/next-js-e-commerce-store

🛒 A user-friendly webshop for used premium bikes, created with Next.js (v13), React, and SCSS for a smooth shopping experience from start to finish

Primary LanguageJavaScript

Ride On: A simple webstore created with Next.js

This is a simple bike webstore created with Next.js as part of the UpLeveled bootcamp. It sells used road bikes that have been checked by experts beforehand. The webstore was deployed on fly.io, as you can see in the provided link.

Tech Stack

  • Next.js
  • PostgreSQL
  • Playwright
  • SCSS

Languages:

  • JavaScript
  • JSX
  • TypeScript
  • TSX

Screenshots

Landing Page

Bike Page

Thank you Page

Setup instructions!

  1. Clone the project on your local machine (run each line individually):
git clone <url>
cd <repo name>
yarn
  1. Connect to default database as admin:
  • On Windows
psql -U postgres
  • On macOS
psql postgres
  • On Linux
sudo -u postgres psql
  1. Set up the database:
CREATE DATABASE <database name>;
CREATE USER <user name> WITH ENCRYPTED PASSWORD <user password>;
GRANT ALL PRIVILEGES ON DATABASE <database name> TO <user name>;
  1. After queries are successfully ran, quit psql and connect to the database
\q
  • On Windows & macOS
psql -U <user name> <database name>
  • On Linux
sudo -u <user name> psql -U <user name> <database name>
  1. In the repository's directory, run migrations using ley:
yarn migrate up
  1. Create a .env file:
  • Open the project in your code editor
  • Copy the content of the .env.example file into the .env file
  • Replace xxxxxxxx with the access information
  • add .env file to .gitignore
  1. (Optional) Start deployment server:
yarn dev

Open http://localhost:3000 in your browser to see the result.

Deployment instructions

  1. Sign up on Fly.io: https://fly.io/

  2. On the Fly.io Tokens page, generate a new Fly.io access token named GitHub Actions Deploy Token and copy it from the text box that appears - it will only be shown once

  3. In your GitHub repo under Settings -> Secrets -> Actions, click the New repository secret button at the top right of the page and create a new token with the name FLY_API_TOKEN and the token you copied as the secret

  4. On the command line, open Fly.io login page in your browser using the following command:

flyctl auth login

Enter your credentials in the browser window that appears and then click on the link Try Fly.io for free. Switch back to the terminal - it should now show a message like successfully logged in as <your email>.

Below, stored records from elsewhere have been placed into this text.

What follows belongs to an exercise in optimizing a design on an open flow for small area, a short achievable clock period and few clock cycles per item; a production flow would make more cautious choices. The RTL was checked by simulation tests, not by an equivalence proof against the original design. Power and IR drop assume default switching activity.

==> flow/design.v, too long to show whole: its modules and the start of the top module <==
// module kernel_loader: 43 lines
// module window_shifter: 38 lines
// module mult_adder: 1565 lines
// module conv_result: 30 lines
// module conv_engine: 64 lines
module conv_engine (
  input  logic                 clock,
  input  logic                 reset,
  input  conv_pkg::pixel_t     pixel_in,
  input  logic                 pixel_strobe,
  input  conv_pkg::weight_t    weight_in,
  input  conv_pkg::tap_index_t weight_addr,
  input  logic                 weight_strobe,
  input  conv_pkg::result_t    bias_in,
  input  logic                 relu_enable,
  output conv_pkg::result_t    result_out,
  output logic                 result_valid,
  output logic                 overflow
);
  // ...
==> flow/flow/run.sh <==
#!/bin/bash
# Standard layout, with one netlist clean-up between synthesis and floorplan:
# fixinv.py removes inverters between full adders by choosing each adder's
# polarity (registers and all other cells are kept as synthesized).
set -euo pipefail
work=$PWD
res=$work/orfs/results/$FLOW_PLATFORM/conv_engine/base

bash standard.sh synth > synth.log 2>&1
python3 flow/fixinv.py "$res/1_2_yosys.v" "$work/1_2_yosys.fixinv.v" > fixinv.log 2>&1
cp "$work/1_2_yosys.fixinv.v" "$res/1_2_yosys.v"
rm -f "$res/1_synth.odb" "$res/1_synth.sdc"
bash standard.sh finish > layout.log 2>&1
==> flow/flow/fixinv.py <==
#!/usr/bin/env python3
"""Remove inverters between full adders of a flat sky130 gate netlist.

A full adder computes the complements of both its outputs when all three of
its inputs are complemented.  Every full adder gets a polarity (taken as is,
or fed complemented inputs and read as complemented outputs), and so does every
xor2 (by becoming an xnor2 of the same size), chosen by simulated annealing to need as few inverters as possible; the inverters are then rebuilt:
at most one per net, where some load needs the complement.  Registers and
every other cell keep their names, types and function.

usage: fixinv.py IN.v OUT.v
"""
import re
import sys
from collections import defaultdict

OUT_PINS = {"X", "Y", "Q", "Q_N", "SUM", "COUT", "HI", "LO"}
INV_RE = re.compile(r"sky130_fd_sc_hd__(clk)?inv_\d+$")
FA_RE = re.compile(r"sky130_fd_sc_hd__fa_\d+$")
XOR_RE = re.compile(r"sky130_fd_sc_hd__x(n?)or2_(\d+)$")
INST_RE = re.compile(r"^(\s*)(sky130_fd_sc_hd__\w+)\s+(\S+)\s*\((.*?)\);", re.M | re.S)
PIN_RE = re.compile(r"\.(\w+)\(([^()]*)\)")


def main():
    src, dst = sys.argv[1], sys.argv[2]
    text = open(src).read()
    insts = []
    for m in INST_RE.finditer(text):
        pins = [(p, n.strip()) for p, n in PIN_RE.findall(m.group(4))]
        insts.append({"span": m.span(), "indent": m.group(1), "type": m.group(2),
                      "name": m.group(3), "pins": pins})

    # ports: names in the module header's output declarations
    out_ports = set()
    for m in re.finditer(r"^\s*output\s+(\[[^\]]+\]\s*)?(\S+);", text, re.M):
        rng, name = m.group(1), m.group(2)
        if rng:
            hi, lo = [int(x) for x in rng.strip()[1:-1].split(":")]
            for i in range(min(hi, lo), max(hi, lo) + 1):
                out_ports.add(f"{name}[{i}]")
        else:
            out_ports.add(name)

    driver = {}
    loads = defaultdict(list)  # net -> [(inst index, pin)]
    for k, c in enumerate(insts):
        for p, n in c["pins"]:
            if p in OUT_PINS:
                driver[n] = (k, p)
            else:
                loads[n].append((k, p))

    # removable inverters: output drives only cell pins, not a port
    removable = set()
    for k, c in enumerate(insts):
        if INV_RE.match(c["type"]):
            y = dict(c["pins"]).get("Y")
            if y is not None and y not in out_ports and loads[y]:
                removable.add(k)

    def root(net):
        par = 0
        seen = 0
        while net in driver and driver[net][0] in removable and seen < 64:
            k = driver[net][0]
            net = dict(insts[k]["pins"])["A"]
            par ^= 1
            seen += 1
        return net, par

    fa = [k for k, c in enumerate(insts) if FA_RE.match(c["type"])]
    is_fa = set(fa)
    # an xor2 turned into an xnor2 (same size) complements its output, so it
    # can take a polarity too, with no condition on its inputs
    xors = [k for k, c in enumerate(insts) if XOR_RE.match(c["type"])]
    movable = fa + xors
    # sinks: (root net, parity, sink inst or None, pin)
    sinks = []
    for k, c in enumerate(insts):
        if k in removable:
            continue
        for p, n in c["pins"]:
            if p in OUT_PINS:
                continue
            r, par = root(n)
            sinks.append((r, par, k, p))
    # inverters feeding output ports stay, their inputs are sinks already

    flip = defaultdict(int)
    by_root = defaultdict(list)
    for s in sinks:
        by_root[s[0]].append(s)
    src_of = {}
    for r in by_root:
        if r in driver and (driver[r][0] in is_fa or XOR_RE.match(insts[driver[r][0]]["type"])):
            src_of[r] = driver[r][0]
    # the nets touching each full adder
    fa_nets = defaultdict(set)
    for r, lst in by_root.items():
        if r in src_of:
            fa_nets[src_of[r]].add(r)
        for s in lst:
            if s[2] in is_fa:
                fa_nets[s[2]].add(r)

    def net_cost(r):
        f_src = flip[src_of[r]] if r in src_of else 0
        need = False
        for (_, par, k, _) in by_root[r]:
            f_snk = flip[k] if k in is_fa else 0
            if par ^ f_src ^ f_snk:
                need = True
                break
        return 1 if need else 0

    def total():
        return sum(net_cost(r) for r in by_root)

    before = total()
    # simulated annealing over the polarities, seeded for a repeatable result
    import math
    import random
    rng = random.Random(1)
    cur = before
    best = cur
    best_flip = dict(flip)
    steps = 4000 * max(1, len(movable))
    temp0, temp1 = 2.0, 0.05
    for step in range(steps):
        temp = temp0 * (temp1 / temp0) ** (step / steps)
        x = movable[rng.randrange(len(movable))]
        nets = fa_nets[x]
        old = sum(net_cost(r) for r in nets)
        flip[x] ^= 1
        new = sum(net_cost(r) for r in nets)
        d = new - old
        if d <= 0 or rng.random() < math.exp(-d / temp):
            cur += d
            if cur < best:
                best = cur
                best_flip = dict(flip)
        else:
            flip[x] ^= 1
    flip.clear()
    flip.update(best_flip)
    passes = steps
    after = total()

    # rebuild: new pin connections and inverters
    newpin = {}  # (inst, pin) -> net
    inv_of = {}
    add = []
    count = 0
    for r, lst in by_root.items():
        f_src = flip[src_of[r]] if r in src_of else 0
        for (_, par, k, p) in lst:
            f_snk = flip[k] if k in is_fa else 0
            if par ^ f_src ^ f_snk:
                if r not in inv_of:
                    count += 1
                    nn = f"_fixinv_{count}_"
                    inv_of[r] = nn
                    add.append((r, nn))
                newpin[(k, p)] = inv_of[r]
            else:
                newpin[(k, p)] = r

    out = []
    pos = 0
    for k, c in enumerate(insts):
        a, b = c["span"]
        out.append(text[pos:a])
        pos = b
        if k in removable:
            continue
        if k in xors and flip[k]:
            m = XOR_RE.match(c["type"])
            assert m
            c["type"] = f"sky130_fd_sc_hd__{'x' if m.group(1) else 'xn'}or2_{m.group(2)}"
        swapped = k in xors and flip[k]
        pins = []
        for p, n in c["pins"]:
            q = p
            if swapped and p in ("X", "Y"):
                # xor2's output pin is X, xnor2's is Y
                q = "Y" if p == "X" else "X"
            pins.append((q, newpin.get((k, p), n)))
        body = ",\n".join(f"    .{p}({n}{' ' if n.startswith(chr(92)) else ''})" for p, n in pins)
        out.append(f"{c['indent']}{c['type']} {c['name']} (\n{body}\n  );")
    out.append(text[pos:])
    res = "".join(out)
    decl = "".join(f"  wire {nn};\n" for _, nn in add)
    cells = "".join(
        f"  sky130_fd_sc_hd__inv_1 {nn}inv (\n    .A({r}{' ' if r.startswith(chr(92)) else ''}),\n    .Y({nn})\n  );\n"
        for r, nn in add)
    i = res.rindex("endmodule")
    res = res[:i] + cells + res[i:]
    # declare the new wires after the module header
    j = res.index(";", res.index("module ")) + 1
    res = res[:j] + "\n" + decl + res[j:]
    open(dst, "w").write(res)
    nfl = sum(flip[x] for x in fa)
    nxf = sum(flip[x] for x in xors)
    print(f"fixinv: {len(removable)} inverters before, {len(add)} after "
          f"(cost {before} -> {after}), {nfl} of {len(fa)} full adders flipped, {nxf} of {len(xors)} xor2 swapped")


if __name__ == "__main__":
    main()
==> flow/standard.sh <==
#!/bin/bash
# synth_recipe.tcl (not shown) runs the flow's synth.tcl, then flattens the netlist and writes it again
# the make line also repeats each setting of config.mk as NAME=value (left out here)
make -C /OpenROAD-flow-scripts/flow DESIGN_CONFIG=/design/flow/config.mk WORK_HOME=/design/flow/orfs CLKGATE_MAP_FILE= SYNTH_SCRIPT=/design/flow/synth_recipe.tcl "${@:-finish}"
==> flow/config.mk <==
export PLATFORM = sky130hd
export DESIGN_NAME = conv_engine
export DESIGN_NICKNAME = conv_engine
export VERILOG_FILES = /design/flow/design.v
export SDC_FILE = /design/flow/constraint.sdc
export NUM_CORES = 4
export LEC_CHECK = 0
export ABC_AREA = 1
export CAP_MARGIN = 20
export CORE_MARGIN = 2
export CORE_UTILIZATION = 30
export CTS_CLUSTER_DIAMETER = 80
export CTS_CLUSTER_SIZE = 30
export SETUP_SLACK_MARGIN = 3.2
export SLEW_MARGIN = 20
export TNS_END_PERCENT = 20
==> flow/constraint.sdc <==
create_clock -name core_clock -period 5.5 [get_ports {clock}]
set_input_delay 1.1000 -clock core_clock [delete_from_list [all_inputs] [get_ports {clock}]]
set_output_delay 1.1000 -clock core_clock [all_outputs]
set_load 0.01 [all_outputs]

  1. Create an app, specifying the name using only lowercase letters and dashes:
flyctl apps create --name <app name>
  1. Create the Fly.io config files as demonstrated in the lecture (also available in the Next.js example repo)

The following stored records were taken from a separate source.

Background: an optimization exercise with open tools, aiming at small area and a short achievable clock period. Do not read the settings as production practice.
Only simulation tests tie the RTL to the original design; equivalence was not proved.
No activity file was given, so power comes from the tool's default toggle rates.

==> 09-23 <==
==> flow/design.v <==
`timescale 1ns/1ps
module rename_top (
    input  logic      clk,
    input  logic      rst,
    input  logic      rename_valid,
    input  logic [$clog2(32)-1:0] rs1_arch,
    input  logic [$clog2(32)-1:0] rs2_arch,
    input  logic [$clog2(32)-1:0] rd_arch,
    input  logic      complete_valid,
    input  logic [$clog2(16)-1:0]   complete_rob_id,
    input  logic      complete_mispredict,
    output logic      rename_ready,
    output logic [$clog2(64)-1:0]  rs1_phy,
    output logic [$clog2(64)-1:0]  rs2_phy,
    output logic [$clog2(64)-1:0]  rd_phy,
    output logic [$clog2(16)-1:0]   rob_id,
    output logic      retire_valid,
    output logic [$clog2(32)-1:0] retire_rd_arch,
    output logic [$clog2(64)-1:0]  retire_rd_phy,
    output logic      flush
);
    wire [$clog2(64)-1:0] fmap_q [32];
    wire [$clog2(64)-1:0] bmap_q [32];
    wire [64-1:0] free_q;
    wire [64-1:0] held_q;
    logic [64-1:0] free_d;
    logic [$clog2(64)-1:0] alloc_q;
    logic avail_q;
    logic ready_q;
    logic [$clog2(16):0] head_q;
    logic [$clog2(16):0] tail_q;
    logic [$clog2(32)-1:0] ent_rd_arch [16];
    logic [$clog2(64)-1:0]  ent_new_phy [16];
    logic [16-1:0] ent_done;
    logic [16-1:0] ent_misp;
    logic retire_misp;
    logic [$clog2(64)-1:0] release_phy;
    assign fmap_q[0] = '0;
    assign bmap_q[0] = '0;
    assign free_q[0] = 1'b0;
    assign held_q[0] = 1'b1;
    assign free_d[0] = 1'b0;
    assign rs1_phy = fmap_q[rs1_arch];
    assign rs2_phy = fmap_q[rs2_arch];
    logic [$clog2(64)-1:0] alloc_d;
    logic [7:0] grp_any;
    logic [2:0] grp_idx [8];
    always_comb begin
        for (int g = 0; g < 8; g++) begin
            grp_any[g] = |free_d[g*8 +: 8];
            grp_idx[g] = '0;
            for (int j = 7; j >= 0; j--) begin
                if (free_d[g*8 + j]) grp_idx[g] = j[2:0];
            end
        end
        alloc_d = '0;
        for (int g = 7; g >= 0; g--) begin
            if (grp_any[g]) alloc_d = {g[2:0], grp_idx[g]};
        end
    end
    logic [64-1:0] lower_free;
    always_comb begin
        lower_free[0] = 1'b0;
        for (int i = 1; i < 64; i++) begin
            lower_free[i] = lower_free[i-1] | free_q[i-1];
        end
    end
    logic recovering, rename_fire, alloc_fire, pop;
    logic rd_nz;
    logic [$clog2(16)-1:0] head_slot, tail_slot;
    logic [$clog2(16):0] head_d, tail_d;
    logic full_d, retire_valid_d, retire_misp_d, flush_d;
    assign head_slot = head_q[$clog2(16)-1:0];
    assign tail_slot = tail_q[$clog2(16)-1:0];
    assign recovering = (retire_valid && retire_misp) || flush;
    assign rd_nz = (rd_arch != '0);
    assign rename_ready = ready_q && (avail_q || !rd_nz);
    assign rename_fire  = rename_valid && rename_ready;
    assign alloc_fire   = rename_valid && ready_q && avail_q && rd_nz;
    assign rd_phy = alloc_fire ? alloc_q : '0;
    assign rob_id = tail_slot;
    assign pop = (head_q != tail_q) && ent_done[head_slot] && !recovering;
    assign retire_valid_d = pop;
    assign retire_misp_d = pop && ent_misp[head_slot];
    assign flush_d = retire_valid && retire_misp;
    always_comb begin
        head_d = head_q;
        tail_d = tail_q;
        if (flush) begin
            head_d = tail_q;
        end else begin
            if (pop) head_d = head_q + 1'b1;
            if (rename_fire) tail_d = tail_q + 1'b1;
        end
    end
    assign full_d = (head_d[$clog2(16)-1:0] == tail_d[$clog2(16)-1:0]) &&
                    (head_d[$clog2(16)] != tail_d[$clog2(16)]);
    logic release_valid;
    assign release_valid = retire_valid && (retire_rd_arch != '0);
    for (genvar i = 1; i < 32; i++) begin : g_map
        logic [$clog2(64)-1:0] f_q, b_q;
        assign fmap_q[i] = f_q;
        assign bmap_q[i] = b_q;
        always_ff @(posedge clk or posedge rst) begin
            if (rst) begin
                f_q <= i[$clog2(64)-1:0];
            end else if (flush) begin
                f_q <= b_q;
            end else if (alloc_fire && (rd_arch == i[$clog2(32)-1:0])) begin
                f_q <= alloc_q;
            end
        end
        always_ff @(posedge clk or posedge rst) begin
            if (rst) begin
                b_q <= i[$clog2(64)-1:0];
            end else if (release_valid && (retire_rd_arch == i[$clog2(32)-1:0])) begin
                b_q <= retire_rd_phy;
            end
        end
    end
    for (genvar i = 1; i < 64; i++) begin : g_phy
        logic rel_hit, new_hit, fr_q, hd_q;
        assign free_q[i] = fr_q;
        assign held_q[i] = hd_q;
        assign rel_hit = release_valid && (release_phy == i[$clog2(64)-1:0]);
        assign new_hit = release_valid && (retire_rd_phy == i[$clog2(64)-1:0]);
        assign free_d[i] = flush ? !hd_q
                                 : ((fr_q && (!alloc_fire || lower_free[i])) || rel_hit);
        always_ff @(posedge clk or posedge rst) begin
            if (rst) begin
                fr_q <= (i >= 32);
                hd_q <= (i < 32);
            end else begin
                fr_q <= free_d[i];
                hd_q <= (hd_q && !rel_hit) || new_hit;
            end
        end
    end
    always_ff @(posedge clk or posedge rst) begin
        if (rst) begin
            head_q <= '0;
            tail_q <= '0;
            retire_valid <= 1'b0;
            retire_misp <= 1'b0;
            flush <= 1'b0;
            ready_q <= 1'b1;
            alloc_q <= 32;
            avail_q <= 1'b1;
        end else begin
            head_q <= head_d;
            tail_q <= tail_d;
            retire_valid <= retire_valid_d;
            retire_misp <= retire_misp_d;
            flush <= flush_d;
            ready_q <= !full_d && !(retire_valid_d && retire_misp_d) && !flush_d;
            alloc_q <= alloc_d;
            avail_q <= |free_d;
        end
    end
    always_ff @(posedge clk) begin
        if (complete_valid && !recovering) begin
            ent_done[complete_rob_id] <= 1'b1;
            ent_misp[complete_rob_id] <= complete_mispredict;
        end
        if (rename_fire) begin
            ent_done[tail_slot] <= 1'b0;
        end
    end
    always_ff @(posedge clk) begin
        if (rename_fire) begin
            ent_rd_arch[tail_slot] <= rd_arch;
            ent_new_phy[tail_slot] <= rd_phy;
        end
    end
    logic [$clog2(32)-1:0] head_arch;
    assign head_arch = ent_rd_arch[head_slot];
    always_ff @(posedge clk) begin
        retire_rd_arch <= head_arch;
        retire_rd_phy <= ent_new_phy[head_slot];
        if (release_valid && (retire_rd_arch == head_arch)) begin
            release_phy <= retire_rd_phy;
        end else begin
            release_phy <= bmap_q[head_arch];
        end
    end
endmodule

  2. Change your database/connect.ts as in the lecture: only run config() from dotenv-safe if the FLY_IO environment variable is not set

  3. Change your next.config.js as in the lecture: disable linting and type checking on build, since we do this earlier in the GitHub Actions deploy process

  4. Add database credentials using Fly.io secrets, randomy generating the database name, username and password:

flyctl secrets set PGHOST=localhost PGDATABASE=upleveled$(openssl rand -hex 16) PGUSERNAME=upleveled$(openssl rand -hex 16) PGPASSWORD=$(openssl rand -base64 32)
  1. If your app needs any additional environment variables such as API keys, also add them to the secrets using the following pattern:
flyctl secrets set <secret name>=<secret value>
  1. The Next.js documentation mentions exposing variables to the browser using variables prefixed with NEXTPUBLIC. Instead of using environment variables for this, we recommend declaring a JavaSrcipt variable in your code because this information is not secret - it will be exposed to the browser. If you absolutely need to set a NEXT_PUBLIC environment variable, you can add it to your .env.production file.

  2. Create a 1GB volume for the PostgreSQL database in the Amsterdam region:

flyctl volumes create postgres --size 1 --region ams
  1. Deploy the first version of the app:
flyctl deploy
  1. You may receive a faied to fecth an image or build from source error during deployment:
Error failed to fetch an image or build from source: error building: executor failed running [/bin/sh -c yarn build]: exit code: 1

Deploys may fail for a number of reasons, to find the real error message you will need to scroll up in the logs and find the first line that looks like an error.